**Work required:** Report each line of the data that includes the word "placement".

**Data excerpts:**
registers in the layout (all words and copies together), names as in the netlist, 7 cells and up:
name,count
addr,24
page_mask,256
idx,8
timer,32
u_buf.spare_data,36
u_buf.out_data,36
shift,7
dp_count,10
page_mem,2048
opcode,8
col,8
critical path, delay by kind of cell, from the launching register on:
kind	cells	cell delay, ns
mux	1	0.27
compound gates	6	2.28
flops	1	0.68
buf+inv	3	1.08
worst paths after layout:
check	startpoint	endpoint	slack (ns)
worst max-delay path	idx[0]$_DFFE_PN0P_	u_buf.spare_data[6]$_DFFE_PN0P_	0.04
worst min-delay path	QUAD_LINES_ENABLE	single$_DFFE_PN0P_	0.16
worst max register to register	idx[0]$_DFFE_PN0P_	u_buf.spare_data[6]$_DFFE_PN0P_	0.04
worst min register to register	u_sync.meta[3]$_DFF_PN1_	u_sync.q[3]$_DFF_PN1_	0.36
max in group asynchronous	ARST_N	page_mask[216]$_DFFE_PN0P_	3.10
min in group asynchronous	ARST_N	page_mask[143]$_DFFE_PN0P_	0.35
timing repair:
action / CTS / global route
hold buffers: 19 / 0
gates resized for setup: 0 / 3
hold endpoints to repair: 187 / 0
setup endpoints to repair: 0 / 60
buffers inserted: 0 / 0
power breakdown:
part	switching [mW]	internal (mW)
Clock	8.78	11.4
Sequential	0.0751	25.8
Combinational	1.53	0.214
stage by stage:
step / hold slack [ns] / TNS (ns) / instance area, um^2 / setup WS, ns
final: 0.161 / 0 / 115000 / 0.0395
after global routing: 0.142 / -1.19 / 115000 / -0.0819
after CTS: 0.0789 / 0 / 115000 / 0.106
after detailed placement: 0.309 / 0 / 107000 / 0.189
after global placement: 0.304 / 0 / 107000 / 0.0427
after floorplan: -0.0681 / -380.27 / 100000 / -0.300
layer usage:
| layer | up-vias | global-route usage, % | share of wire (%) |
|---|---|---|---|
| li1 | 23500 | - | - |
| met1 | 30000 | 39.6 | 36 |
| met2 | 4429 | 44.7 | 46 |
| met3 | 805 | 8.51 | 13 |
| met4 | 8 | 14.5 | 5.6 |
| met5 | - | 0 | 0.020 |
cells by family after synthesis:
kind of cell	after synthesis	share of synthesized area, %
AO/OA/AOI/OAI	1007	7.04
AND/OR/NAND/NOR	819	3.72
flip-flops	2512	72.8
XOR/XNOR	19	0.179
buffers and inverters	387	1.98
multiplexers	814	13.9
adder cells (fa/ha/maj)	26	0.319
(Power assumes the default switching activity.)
`src/dcssi_pkg.sv`:
```
// Constants, timing counts and carrier types of the dual-channel safe stop input
`default_nettype none
package dcssi_pkg;
    // Clock and time base
    localparam int unsigned CLK_PERIOD_NS  = 25;
    localparam int unsigned NS_PER_MS      = 1000000;
    localparam int unsigned CLKS_PER_MS    = NS_PER_MS / CLK_PERIOD_NS;
    // Test pulse filter: dark periods below this are ignored
    localparam int unsigned TEST_PULSE_MS  = 1;
    localparam int unsigned FILTER_CYCLES  = (TEST_PULSE_MS * NS_PER_MS + CLK_PERIOD_NS - 1) / CLK_PERIOD_NS;
    // Input structure
    localparam int unsigned MAX_UNITS      = 8;
    localparam int unsigned DI_COUNT       = 8;
    localparam int unsigned SRC_W          = 3;
    localparam int unsigned MS_W           = 16;
    localparam int unsigned UNITS_W        = 4;
    // Selection polarity: low selects, high deselects
    localparam logic        SEL_LEVEL      = 1'b0;
    // Response time multipliers of the monitoring cycle, and added terms in ms
    localparam int unsigned STO_MAX_MULT   = 4;
    localparam int unsigned SBC_MAX_MULT   = 8;
    localparam int unsigned SS1_EXTRA_MS   = 2;
    localparam int unsigned BUS_TERM_DEF_MS = 1;
    // Reset values
    localparam logic [MS_W-1:0] TIMER_RESET = 16'h0000;

    typedef enum logic [1:0] {
        DCSSI_RUN  = 2'b00,
        DCSSI_RAMP = 2'b01,
        DCSSI_STO  = 2'b10
    } dcssi_stop_e;

    typedef struct packed {
        logic [MS_W-1:0]    cu_changeover_tolerance;
        logic [MS_W-1:0]    mm_changeover_tolerance;
        logic [MS_W-1:0]    ss1_delay_ms;
        logic [MS_W-1:0]    safety_monitor_cycle;
        logic [MS_W-1:0]    io_sampling_time;
        logic [MS_W-1:0]    safety_bus_cycle;
        logic               isochronous_master;
        logic               sbc_enable;
        logic [UNITS_W-1:0] parallel_unit_count;
    } dcssi_cfg_s;

    typedef struct packed {
        logic            safe_torque_off;
        logic            pulses_enabled;
        logic            fast_stop_ramp;
        logic            brake_release;
        logic            cu_discrepancy_fault;
        logic            mm_discrepancy_fault;
        logic            stop_f;
        logic [MS_W-1:0] sto_worst_ms;
        logic [MS_W-1:0] bus_cycle_term;
    } dcssi_status_s;
endpackage
`default_nettype wire

```
`src/dcssi_input_filter.sv`:
```
// Test pulse filter for one safe stop selection input
`default_nettype none
module dcssi_input_filter #(
    parameter int unsigned CYCLES = dcssi_pkg::FILTER_CYCLES
) (
    input  wire logic sys_clk,
    input  wire logic rst,
    input  wire logic ce,
    input  wire logic raw,
    output logic      filt_q
);
    localparam int unsigned CW = $clog2(CYCLES + 1);

    logic [CW-1:0] low_cnt_q;

    // Length of the current dark period, saturating
    always_ff @(posedge sys_clk)
    begin
        if (rst)
            low_cnt_q <= '0;
        else if (ce)
        begin
            if (raw)
                low_cnt_q <= '0;
            else if (low_cnt_q != CW'(CYCLES))
                low_cnt_q <= low_cnt_q + 1'b1;
        end
    end

    // Low passes only after a full filter time; high passes at once
    always_ff @(posedge sys_clk)
    begin
        if (rst)
            filt_q <= 1'b1;
        else if (ce)
        begin
            if (raw)
                filt_q <= 1'b1;
            else if (low_cnt_q == CW'(CYCLES - 1))
                filt_q <= 1'b0;
        end
    end

    short_pulse_a: assert property (@(posedge sys_clk) disable iff (rst)
        $fell(filt_q) |-> ($past(low_cnt_q) == CW'(CYCLES - 1)) && !$past(raw))
        else $error("Selection passed before the filter time");
endmodule
`default_nettype wire

```
`src/dcssi_safe_stop.sv`:
```
// Dual-channel selection, discrepancy check and stop sequencing for one drive
`default_nettype none
module dcssi_safe_stop #(
    parameter int unsigned CLKS_PER_MS   = dcssi_pkg::CLKS_PER_MS,
    parameter int unsigned FILTER_CYCLES = dcssi_pkg::FILTER_CYCLES
) (
    input  wire logic                                                    sys_clk,
    input  wire logic                                                    rst,
    input  wire logic                                                    ce,
    input  wire logic [dcssi_pkg::DI_COUNT-1:0]                          di,
    input  wire logic [dcssi_pkg::MAX_UNITS-1:0][dcssi_pkg::SRC_W-1:0]   first_path_source,
    input  wire logic                                                    pulse_enable_terminal,
    input  wire logic                                                    bus_select_n,
    input  wire logic                                                    fault_ack,
    input  wire dcssi_pkg::dcssi_cfg_s                                   cfg,
    output dcssi_pkg::dcssi_status_s                                     status
);
    localparam int unsigned TW = $clog2(CLKS_PER_MS + 1);

    // AND of the first-path sources of the active parallel units
    function automatic logic first_path_and(
        input logic [dcssi_pkg::DI_COUNT-1:0]                        in_di,
        input logic [dcssi_pkg::MAX_UNITS-1:0][dcssi_pkg::SRC_W-1:0] src,
        input logic [dcssi_pkg::UNITS_W-1:0]                         units
    );
        logic r;
        r = 1'b1;
        for (int i = 0; i < dcssi_pkg::MAX_UNITS; i++)
        begin
            if ((i == 0) || (dcssi_pkg::UNITS_W'(i) < units))
                r = r & in_di[src[i]];
        end
        return r;
    endfunction

    // Discrepancy counter has reached a tolerance
    function automatic logic tol_expired(
        input logic [dcssi_pkg::MS_W-1:0] cnt,
        input logic [dcssi_pkg::MS_W-1:0] tol
    );
        return cnt >= tol;
    endfunction

    // Bus term of the worst-case response: bus cycle or default
    function automatic logic [dcssi_pkg::MS_W-1:0] bus_term(
        input logic                       iso,
        input logic [dcssi_pkg::MS_W-1:0] cyc
    );
        return iso ? cyc : dcssi_pkg::MS_W'(dcssi_pkg::BUS_TERM_DEF_MS);
    endfunction

    logic                           cu_raw;
    logic                           cu_filt;
    logic                           mm_filt;
    logic                           selected;
    logic                           disagree;
    logic [TW-1:0]                  tick_cnt_q;
    logic                           ms_tick;
    logic [dcssi_pkg::MS_W-1:0]     disc_cnt_q;
    logic [dcssi_pkg::MS_W-1:0]     ramp_cnt_q;
    logic                           cu_fault_q;
    logic                           mm_fault_q;
    logic                           sto_q;
    logic                           ramp_q;
    logic                           brake_release_q;
    logic [dcssi_pkg::MS_W-1:0]     sto_worst_q;
    logic [dcssi_pkg::MS_W-1:0]     bus_term_q;
    dcssi_pkg::dcssi_stop_e         state_q;
    dcssi_pkg::dcssi_stop_e         state_d;

    // First path: chosen inputs, ANDed over the parallel units
    assign cu_raw = first_path_and(di, first_path_source, cfg.parallel_unit_count);

    // Both channels pass a test pulse filter
    dcssi_input_filter #(
        .CYCLES (FILTER_CYCLES)
    ) u_cu_filter (
        .sys_clk (sys_clk),
        .rst     (rst),
        .ce      (ce),
        .raw     (cu_raw),
        .filt_q  (cu_filt)
    );

    dcssi_input_filter #(
        .CYCLES (FILTER_CYCLES)
    ) u_mm_filter (
        .sys_clk (sys_clk),
        .rst     (rst),
        .ce      (ce),
        .raw     (pulse_enable_terminal),
        .filt_q  (mm_filt)
    );

    // Either channel selects on its own; the bus path acts in the stop sequence
    assign selected = (cu_filt == dcssi_pkg::SEL_LEVEL) || (mm_filt == dcssi_pkg::SEL_LEVEL);
    assign disagree = cu_filt != mm_filt;

    // Millisecond time base
    always_ff @(posedge sys_clk)
    begin
        if (rst)
            tick_cnt_q <= '0;
        else if (ce)
            tick_cnt_q <= ms_tick ? '0 : tick_cnt_q + 1'b1;
    end

    assign ms_tick = tick_cnt_q == TW'(CLKS_PER_MS - 1);

    // Discrepancy timer from the first edge until both channels agree
    always_ff @(posedge sys_clk)
    begin
        if (rst)
            disc_cnt_q <= dcssi_pkg::TIMER_RESET;
        else if (ce)
        begin
            if (!disagree)
                disc_cnt_q <= dcssi_pkg::TIMER_RESET;
            else if (ms_tick && (disc_cnt_q != '1))
                disc_cnt_q <= disc_cnt_q + 1'b1;
        end
    end

    // Sticky discrepancy faults per unit; a new expiry wins over the ack
    always_ff @(posedge sys_clk)
    begin
        if (rst)
        begin
            cu_fault_q <= 1'b0;
            mm_fault_q <= 1'b0;
        end
        else if (ce)
        begin
            if (disagree && tol_expired(disc_cnt_q, cfg.cu_changeover_tolerance))
                cu_fault_q <= 1'b1;
            else if (fault_ack && !disagree)
                cu_fault_q <= 1'b0;
            if (disagree && tol_expired(disc_cnt_q, cfg.mm_changeover_tolerance))
                mm_fault_q <= 1'b1;
            else if (fault_ack && !disagree)
                mm_fault_q <= 1'b0;
        end
    end

    // Stop sequence: ramp with delay, or torque off directly
    always_comb
    begin
        state_d = state_q;
        case (state_q)
            dcssi_pkg::DCSSI_RUN:
            begin
                if (!bus_select_n)
                    state_d = dcssi_pkg::DCSSI_STO;
                else if (selected && (cfg.ss1_delay_ms != '0))
                    state_d = dcssi_pkg::DCSSI_RAMP;
                else if (selected)
                    state_d = dcssi_pkg::DCSSI_STO;
            end
            dcssi_pkg::DCSSI_RAMP:
            begin
                if (!bus_select_n || (ms_tick && (ramp_cnt_q <= 16'h0001)))
                    state_d = dcssi_pkg::DCSSI_STO;
            end
            dcssi_pkg::DCSSI_STO:
            begin
                if (!selected && bus_select_n)
                    state_d = dcssi_pkg::DCSSI_RUN;
            end
            default:
                state_d = dcssi_pkg::DCSSI_STO;
        endcase
    end

    always_ff @(posedge sys_clk)
    begin
        if (rst)
            state_q <= dcssi_pkg::DCSSI_STO;
        else if (ce)
            state_q <= state_d;
    end

    // Stop one delay, loaded on selection and run down regardless
    always_ff @(posedge sys_clk)
    begin
        if (rst)
            ramp_cnt_q <= dcssi_pkg::TIMER_RESET;
        else if (ce)
        begin
            if (state_q != dcssi_pkg::DCSSI_RAMP)
                ramp_cnt_q <= cfg.ss1_delay_ms;
            else if (ms_tick && (ramp_cnt_q != '0))
                ramp_cnt_q <= ramp_cnt_q - 1'b1;
        end
    end

    // Registered outputs follow the next state of this drive only
    always_ff @(posedge sys_clk)
    begin
        if (rst)
        begin
            sto_q           <= 1'b1;
            ramp_q          <= 1'b0;
            brake_release_q <= 1'b0;
        end
        else if (ce)
        begin
            sto_q           <= state_d == dcssi_pkg::DCSSI_STO;
            ramp_q          <= state_d == dcssi_pkg::DCSSI_RAMP;
            brake_release_q <= !(cfg.sbc_enable && (state_d == dcssi_pkg::DCSSI_STO));
        end
    end

    // Response bounds reported for this configuration
    always_ff @(posedge sys_clk)
    begin
        if (rst)
        begin
            sto_worst_q <= dcssi_pkg::TIMER_RESET;
            bus_term_q  <= dcssi_pkg::TIMER_RESET;
        end
        else if (ce)
        begin
            sto_worst_q <= dcssi_pkg::MS_W'(dcssi_pkg::STO_MAX_MULT * cfg.safety_monitor_cycle
                           + cfg.io_sampling_time);
            bus_term_q  <= bus_term(cfg.isochronous_master, cfg.safety_bus_cycle);
        end
    end

    assign status.safe_torque_off      = sto_q;
    assign status.pulses_enabled       = !sto_q;
    assign status.fast_stop_ramp       = ramp_q;
    assign status.brake_release        = brake_release_q;
    assign status.cu_discrepancy_fault = cu_fault_q;
    assign status.mm_discrepancy_fault = mm_fault_q;
    assign status.stop_f               = cu_fault_q || mm_fault_q;
    assign status.sto_worst_ms         = sto_worst_q;
    assign status.bus_cycle_term       = bus_term_q;

    one_channel_a: assert property (@(posedge sys_clk) disable iff (rst)
        (ce && (state_q == dcssi_pkg::DCSSI_RUN) && selected && (cfg.ss1_delay_ms == '0)) |=> sto_q)
        else $error("Single channel selection did not cancel pulses");

    deselect_run_a: assert property (@(posedge sys_clk) disable iff (rst)
        (ce && (state_q == dcssi_pkg::DCSSI_STO) && cu_filt && mm_filt && bus_select_n) |=> !sto_q)
        else $error("Both channels high did not deselect");

    fault_cause_a: assert property (@(posedge sys_clk) disable iff (rst)
        $rose(cu_fault_q) |-> $past(disagree) && ($past(disc_cnt_q) >= $past(cfg.cu_changeover_tolerance)))
        else $error("Control-unit fault without expired discrepancy");

    fault_sticky_a: assert property (@(posedge sys_clk) disable iff (rst)
        (mm_fault_q && (!fault_ack || disagree)) |=> mm_fault_q)
        else $error("Discrepancy fault cleared without ack");

    timer_clear_a: assert property (@(posedge sys_clk) disable iff (rst)
        (ce && !disagree) |=> (disc_cnt_q == '0))
        else $error("Discrepancy timer not cleared on agreement");

    and_units_a: assert property (@(posedge sys_clk) disable iff (rst)
        ((cfg.parallel_unit_count >= 4'h2) && !di[first_path_source[1]]) |-> !cu_raw)
        else $error("Second parallel unit input not in the AND");

    ramp_outputs_a: assert property (@(posedge sys_clk) disable iff (rst)
        (state_q == dcssi_pkg::DCSSI_RAMP) |-> ramp_q && !sto_q)
        else $error("Ramp state without ramp output");

    ramp_expiry_a: assert property (@(posedge sys_clk) disable iff (rst)
        (ce && (state_q == dcssi_pkg::DCSSI_RAMP) && ms_tick && (ramp_cnt_q <= 16'h0001))
        |=> sto_q && (state_q == dcssi_pkg::DCSSI_STO))
        else $error("Stop one delay expiry did not enter torque off");

    brake_apply_a: assert property (@(posedge sys_clk) disable iff (rst)
        (sto_q && $past(cfg.sbc_enable) && $past(ce)) |-> !brake_release_q)
        else $error("Brake released during torque off");

    bus_select_a: assert property (@(posedge sys_clk) disable iff (rst)
        (ce && !bus_select_n) |=> sto_q)
        else $error("Bus selection did not cancel pulses");
endmodule
`default_nettype wire

```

**Solution to this problem:**
after detailed placement: 0.309 / 0 / 107000 / 0.189
after global placement: 0.304 / 0 / 107000 / 0.0427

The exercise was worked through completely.